▶ _Task requirements_
Exactly the lines from the start of the data below through the line containing "and pause low" must be returned, and no others.

▶ _Listed entries_
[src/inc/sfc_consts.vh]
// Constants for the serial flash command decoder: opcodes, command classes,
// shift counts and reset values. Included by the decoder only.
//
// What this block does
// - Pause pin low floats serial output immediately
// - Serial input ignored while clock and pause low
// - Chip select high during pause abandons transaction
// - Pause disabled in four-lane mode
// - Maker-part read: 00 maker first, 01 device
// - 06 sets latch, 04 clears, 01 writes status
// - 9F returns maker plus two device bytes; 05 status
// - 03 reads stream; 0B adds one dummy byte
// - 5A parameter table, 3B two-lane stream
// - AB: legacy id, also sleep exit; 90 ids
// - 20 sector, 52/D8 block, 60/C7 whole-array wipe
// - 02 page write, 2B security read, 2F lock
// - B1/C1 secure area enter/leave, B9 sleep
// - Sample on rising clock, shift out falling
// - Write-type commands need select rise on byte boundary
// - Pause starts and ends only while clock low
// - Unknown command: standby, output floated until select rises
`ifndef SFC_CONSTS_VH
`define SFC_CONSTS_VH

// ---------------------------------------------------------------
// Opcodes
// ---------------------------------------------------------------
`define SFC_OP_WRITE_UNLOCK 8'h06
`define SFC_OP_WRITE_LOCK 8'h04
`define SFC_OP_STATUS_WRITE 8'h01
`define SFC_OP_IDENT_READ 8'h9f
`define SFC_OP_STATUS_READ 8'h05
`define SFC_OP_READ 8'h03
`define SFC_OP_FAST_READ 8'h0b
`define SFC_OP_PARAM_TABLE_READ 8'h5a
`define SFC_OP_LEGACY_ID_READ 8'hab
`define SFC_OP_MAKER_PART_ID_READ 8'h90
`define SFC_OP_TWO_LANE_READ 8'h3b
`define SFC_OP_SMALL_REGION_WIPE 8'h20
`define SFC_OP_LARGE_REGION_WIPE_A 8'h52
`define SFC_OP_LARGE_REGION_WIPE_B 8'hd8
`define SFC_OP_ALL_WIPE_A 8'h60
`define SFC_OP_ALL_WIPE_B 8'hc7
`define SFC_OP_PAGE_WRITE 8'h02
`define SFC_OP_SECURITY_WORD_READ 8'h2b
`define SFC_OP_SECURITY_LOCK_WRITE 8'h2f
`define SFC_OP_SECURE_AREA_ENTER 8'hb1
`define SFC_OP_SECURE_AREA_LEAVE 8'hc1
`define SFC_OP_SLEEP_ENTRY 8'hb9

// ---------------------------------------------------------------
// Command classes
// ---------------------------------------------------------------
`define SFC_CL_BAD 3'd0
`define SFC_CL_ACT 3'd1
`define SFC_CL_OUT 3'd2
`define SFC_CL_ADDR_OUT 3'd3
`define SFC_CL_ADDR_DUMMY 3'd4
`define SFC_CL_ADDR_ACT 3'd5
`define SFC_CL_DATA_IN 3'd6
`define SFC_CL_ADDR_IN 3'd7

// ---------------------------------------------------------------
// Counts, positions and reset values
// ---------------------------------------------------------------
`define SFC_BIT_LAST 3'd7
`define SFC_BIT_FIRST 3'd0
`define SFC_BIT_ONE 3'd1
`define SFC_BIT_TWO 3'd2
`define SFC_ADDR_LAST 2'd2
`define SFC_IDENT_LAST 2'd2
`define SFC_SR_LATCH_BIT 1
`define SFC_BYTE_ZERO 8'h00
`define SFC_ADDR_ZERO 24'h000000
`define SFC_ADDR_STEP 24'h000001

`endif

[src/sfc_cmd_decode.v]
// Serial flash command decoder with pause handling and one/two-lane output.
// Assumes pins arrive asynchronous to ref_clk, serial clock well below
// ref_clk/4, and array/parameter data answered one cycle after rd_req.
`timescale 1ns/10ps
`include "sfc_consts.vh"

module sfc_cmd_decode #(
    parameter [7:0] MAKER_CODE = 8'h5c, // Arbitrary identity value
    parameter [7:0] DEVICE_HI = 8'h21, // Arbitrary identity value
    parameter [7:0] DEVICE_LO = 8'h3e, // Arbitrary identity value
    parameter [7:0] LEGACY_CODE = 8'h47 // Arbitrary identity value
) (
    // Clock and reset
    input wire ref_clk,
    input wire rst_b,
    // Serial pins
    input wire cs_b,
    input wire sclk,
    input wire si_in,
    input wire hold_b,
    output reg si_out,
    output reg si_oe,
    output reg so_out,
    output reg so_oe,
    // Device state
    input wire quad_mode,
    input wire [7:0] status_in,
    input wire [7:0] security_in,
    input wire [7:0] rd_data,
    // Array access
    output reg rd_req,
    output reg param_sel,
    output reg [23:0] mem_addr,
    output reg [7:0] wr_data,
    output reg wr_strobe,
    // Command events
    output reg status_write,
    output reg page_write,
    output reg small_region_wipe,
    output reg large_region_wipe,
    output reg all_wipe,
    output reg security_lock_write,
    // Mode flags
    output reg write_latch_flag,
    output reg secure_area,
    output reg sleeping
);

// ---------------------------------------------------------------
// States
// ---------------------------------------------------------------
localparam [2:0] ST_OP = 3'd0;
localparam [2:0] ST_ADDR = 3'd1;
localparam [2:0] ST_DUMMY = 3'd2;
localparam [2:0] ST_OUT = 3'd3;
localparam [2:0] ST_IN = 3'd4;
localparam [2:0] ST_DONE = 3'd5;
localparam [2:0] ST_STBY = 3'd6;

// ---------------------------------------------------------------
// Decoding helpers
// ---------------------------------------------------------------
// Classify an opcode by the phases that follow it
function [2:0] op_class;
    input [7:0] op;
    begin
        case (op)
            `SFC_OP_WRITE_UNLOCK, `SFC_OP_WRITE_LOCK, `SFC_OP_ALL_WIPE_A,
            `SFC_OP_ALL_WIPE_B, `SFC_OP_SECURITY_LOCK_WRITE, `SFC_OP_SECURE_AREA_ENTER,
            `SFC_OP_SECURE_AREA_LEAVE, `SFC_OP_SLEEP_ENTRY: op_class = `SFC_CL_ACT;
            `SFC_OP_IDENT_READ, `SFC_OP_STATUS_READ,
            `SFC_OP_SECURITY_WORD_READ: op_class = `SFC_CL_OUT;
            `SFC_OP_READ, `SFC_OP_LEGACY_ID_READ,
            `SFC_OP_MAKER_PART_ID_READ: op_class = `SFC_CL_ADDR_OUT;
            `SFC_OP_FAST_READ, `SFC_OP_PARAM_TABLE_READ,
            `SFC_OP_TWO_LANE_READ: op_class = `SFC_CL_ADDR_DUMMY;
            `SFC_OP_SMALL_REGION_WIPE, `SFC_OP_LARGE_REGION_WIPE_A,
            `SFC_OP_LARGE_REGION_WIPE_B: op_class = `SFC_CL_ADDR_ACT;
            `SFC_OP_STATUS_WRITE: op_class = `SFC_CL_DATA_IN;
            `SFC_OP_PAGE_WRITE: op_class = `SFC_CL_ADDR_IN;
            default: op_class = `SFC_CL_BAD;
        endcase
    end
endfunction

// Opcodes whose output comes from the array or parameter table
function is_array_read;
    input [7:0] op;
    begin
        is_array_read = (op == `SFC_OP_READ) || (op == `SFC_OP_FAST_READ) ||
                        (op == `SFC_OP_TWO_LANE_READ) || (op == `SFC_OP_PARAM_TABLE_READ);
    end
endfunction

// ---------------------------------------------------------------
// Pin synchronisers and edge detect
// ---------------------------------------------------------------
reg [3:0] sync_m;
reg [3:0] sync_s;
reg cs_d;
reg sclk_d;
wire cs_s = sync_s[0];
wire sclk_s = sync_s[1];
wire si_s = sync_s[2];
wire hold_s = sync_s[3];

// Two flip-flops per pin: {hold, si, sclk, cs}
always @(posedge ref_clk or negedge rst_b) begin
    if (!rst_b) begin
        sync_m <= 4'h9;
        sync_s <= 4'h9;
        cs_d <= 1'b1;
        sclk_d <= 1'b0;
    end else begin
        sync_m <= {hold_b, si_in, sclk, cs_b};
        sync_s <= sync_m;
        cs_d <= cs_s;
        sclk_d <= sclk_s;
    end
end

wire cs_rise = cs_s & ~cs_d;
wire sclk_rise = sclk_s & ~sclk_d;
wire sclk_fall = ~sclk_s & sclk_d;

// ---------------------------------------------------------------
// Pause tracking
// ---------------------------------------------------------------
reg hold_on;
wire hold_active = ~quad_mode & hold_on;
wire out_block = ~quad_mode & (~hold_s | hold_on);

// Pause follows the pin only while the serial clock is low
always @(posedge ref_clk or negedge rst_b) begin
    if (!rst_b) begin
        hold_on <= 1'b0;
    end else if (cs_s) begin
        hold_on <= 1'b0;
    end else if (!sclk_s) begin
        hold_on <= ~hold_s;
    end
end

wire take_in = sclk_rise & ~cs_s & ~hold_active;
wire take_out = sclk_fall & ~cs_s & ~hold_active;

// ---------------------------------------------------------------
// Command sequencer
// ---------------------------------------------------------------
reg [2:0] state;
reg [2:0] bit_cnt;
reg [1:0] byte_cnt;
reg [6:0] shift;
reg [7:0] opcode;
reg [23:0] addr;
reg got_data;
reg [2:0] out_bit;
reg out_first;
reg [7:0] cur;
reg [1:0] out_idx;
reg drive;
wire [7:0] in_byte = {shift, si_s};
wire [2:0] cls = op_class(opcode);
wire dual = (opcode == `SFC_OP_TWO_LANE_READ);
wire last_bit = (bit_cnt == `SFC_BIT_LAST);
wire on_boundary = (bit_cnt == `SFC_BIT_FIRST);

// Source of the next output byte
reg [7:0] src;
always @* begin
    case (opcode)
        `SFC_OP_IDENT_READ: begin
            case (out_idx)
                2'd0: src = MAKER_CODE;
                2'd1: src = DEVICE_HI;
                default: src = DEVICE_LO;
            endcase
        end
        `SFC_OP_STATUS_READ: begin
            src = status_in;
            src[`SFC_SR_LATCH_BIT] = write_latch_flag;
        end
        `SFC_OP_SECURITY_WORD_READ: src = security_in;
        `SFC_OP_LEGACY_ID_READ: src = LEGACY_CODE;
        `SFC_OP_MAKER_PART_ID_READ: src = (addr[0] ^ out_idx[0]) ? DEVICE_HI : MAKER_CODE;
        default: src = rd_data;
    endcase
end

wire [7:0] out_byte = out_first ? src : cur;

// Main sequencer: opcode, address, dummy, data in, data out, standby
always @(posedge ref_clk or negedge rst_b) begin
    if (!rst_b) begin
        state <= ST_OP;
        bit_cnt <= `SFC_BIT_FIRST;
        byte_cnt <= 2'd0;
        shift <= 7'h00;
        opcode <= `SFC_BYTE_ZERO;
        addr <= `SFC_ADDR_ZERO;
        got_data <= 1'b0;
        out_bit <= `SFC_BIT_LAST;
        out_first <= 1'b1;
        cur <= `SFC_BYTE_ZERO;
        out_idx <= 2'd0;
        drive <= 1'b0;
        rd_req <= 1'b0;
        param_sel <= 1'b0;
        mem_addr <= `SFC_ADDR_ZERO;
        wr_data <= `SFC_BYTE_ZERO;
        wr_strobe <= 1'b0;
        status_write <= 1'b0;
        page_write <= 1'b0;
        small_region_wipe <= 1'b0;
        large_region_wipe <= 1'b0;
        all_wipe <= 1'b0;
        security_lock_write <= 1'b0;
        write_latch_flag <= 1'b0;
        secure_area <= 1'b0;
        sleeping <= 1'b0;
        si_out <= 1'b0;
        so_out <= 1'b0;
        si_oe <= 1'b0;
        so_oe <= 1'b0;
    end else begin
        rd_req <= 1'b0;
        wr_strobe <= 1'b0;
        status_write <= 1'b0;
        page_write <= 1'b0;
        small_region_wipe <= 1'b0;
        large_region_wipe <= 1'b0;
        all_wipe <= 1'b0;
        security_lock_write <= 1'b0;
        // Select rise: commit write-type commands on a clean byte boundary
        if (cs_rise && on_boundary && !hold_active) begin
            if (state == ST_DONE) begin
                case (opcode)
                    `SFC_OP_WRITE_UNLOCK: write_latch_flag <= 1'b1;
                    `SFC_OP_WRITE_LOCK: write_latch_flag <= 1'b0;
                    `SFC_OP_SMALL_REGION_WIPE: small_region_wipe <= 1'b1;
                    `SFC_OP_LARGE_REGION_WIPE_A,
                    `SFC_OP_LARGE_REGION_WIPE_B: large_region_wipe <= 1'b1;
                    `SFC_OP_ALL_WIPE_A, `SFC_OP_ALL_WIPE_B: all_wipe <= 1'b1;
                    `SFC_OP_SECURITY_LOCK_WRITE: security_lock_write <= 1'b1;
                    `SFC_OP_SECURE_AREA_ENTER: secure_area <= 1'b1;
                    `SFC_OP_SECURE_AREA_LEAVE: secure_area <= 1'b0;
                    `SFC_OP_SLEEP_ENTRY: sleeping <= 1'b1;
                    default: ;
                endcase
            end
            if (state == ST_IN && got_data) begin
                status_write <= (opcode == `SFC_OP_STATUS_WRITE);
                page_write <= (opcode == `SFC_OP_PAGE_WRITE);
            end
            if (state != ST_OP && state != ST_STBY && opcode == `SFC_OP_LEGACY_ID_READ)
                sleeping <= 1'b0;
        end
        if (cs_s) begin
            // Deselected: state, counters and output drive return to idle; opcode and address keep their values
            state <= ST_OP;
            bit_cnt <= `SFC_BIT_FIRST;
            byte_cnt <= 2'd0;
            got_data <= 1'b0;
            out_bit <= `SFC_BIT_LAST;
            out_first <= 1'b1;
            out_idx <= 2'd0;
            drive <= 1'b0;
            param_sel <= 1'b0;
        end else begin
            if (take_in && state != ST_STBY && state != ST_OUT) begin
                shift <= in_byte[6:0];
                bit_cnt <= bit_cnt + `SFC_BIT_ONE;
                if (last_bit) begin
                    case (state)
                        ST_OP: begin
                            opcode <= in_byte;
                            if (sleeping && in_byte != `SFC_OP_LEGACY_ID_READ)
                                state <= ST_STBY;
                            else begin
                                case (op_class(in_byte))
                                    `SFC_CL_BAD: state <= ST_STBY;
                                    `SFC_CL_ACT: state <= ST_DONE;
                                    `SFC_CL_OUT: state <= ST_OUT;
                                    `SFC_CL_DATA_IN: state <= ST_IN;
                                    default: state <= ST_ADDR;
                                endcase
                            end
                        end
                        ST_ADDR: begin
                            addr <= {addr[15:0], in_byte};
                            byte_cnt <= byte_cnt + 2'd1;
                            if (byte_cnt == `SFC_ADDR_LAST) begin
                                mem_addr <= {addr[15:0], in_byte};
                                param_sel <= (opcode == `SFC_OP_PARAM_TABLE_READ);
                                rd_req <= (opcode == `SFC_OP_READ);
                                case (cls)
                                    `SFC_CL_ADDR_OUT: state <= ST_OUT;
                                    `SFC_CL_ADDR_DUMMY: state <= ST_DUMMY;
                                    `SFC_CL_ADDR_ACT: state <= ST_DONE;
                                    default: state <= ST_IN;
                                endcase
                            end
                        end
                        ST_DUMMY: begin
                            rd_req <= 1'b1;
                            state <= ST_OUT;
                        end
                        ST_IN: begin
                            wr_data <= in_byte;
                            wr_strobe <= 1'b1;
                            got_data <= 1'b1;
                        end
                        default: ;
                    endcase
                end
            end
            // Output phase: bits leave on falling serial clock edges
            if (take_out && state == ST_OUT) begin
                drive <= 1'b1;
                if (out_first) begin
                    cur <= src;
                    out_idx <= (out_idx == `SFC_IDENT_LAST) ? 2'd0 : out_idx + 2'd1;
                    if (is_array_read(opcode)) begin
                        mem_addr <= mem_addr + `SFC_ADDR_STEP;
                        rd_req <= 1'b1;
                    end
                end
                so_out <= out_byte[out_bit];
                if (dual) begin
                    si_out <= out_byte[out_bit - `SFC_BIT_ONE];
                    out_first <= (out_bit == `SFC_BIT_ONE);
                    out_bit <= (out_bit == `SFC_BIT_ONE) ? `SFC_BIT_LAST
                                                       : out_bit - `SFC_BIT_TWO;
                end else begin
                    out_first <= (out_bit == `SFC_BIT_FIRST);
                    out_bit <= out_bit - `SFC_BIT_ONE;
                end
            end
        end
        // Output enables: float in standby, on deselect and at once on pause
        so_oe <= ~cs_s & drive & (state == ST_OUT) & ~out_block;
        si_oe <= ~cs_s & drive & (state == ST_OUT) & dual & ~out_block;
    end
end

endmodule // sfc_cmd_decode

▶ _Exercise response_
[src/inc/sfc_consts.vh]
// Constants for the serial flash command decoder: opcodes, command classes,
// shift counts and reset values. Included by the decoder only.
//
// What this block does
// - Pause pin low floats serial output immediately
// - Serial input ignored while clock and pause low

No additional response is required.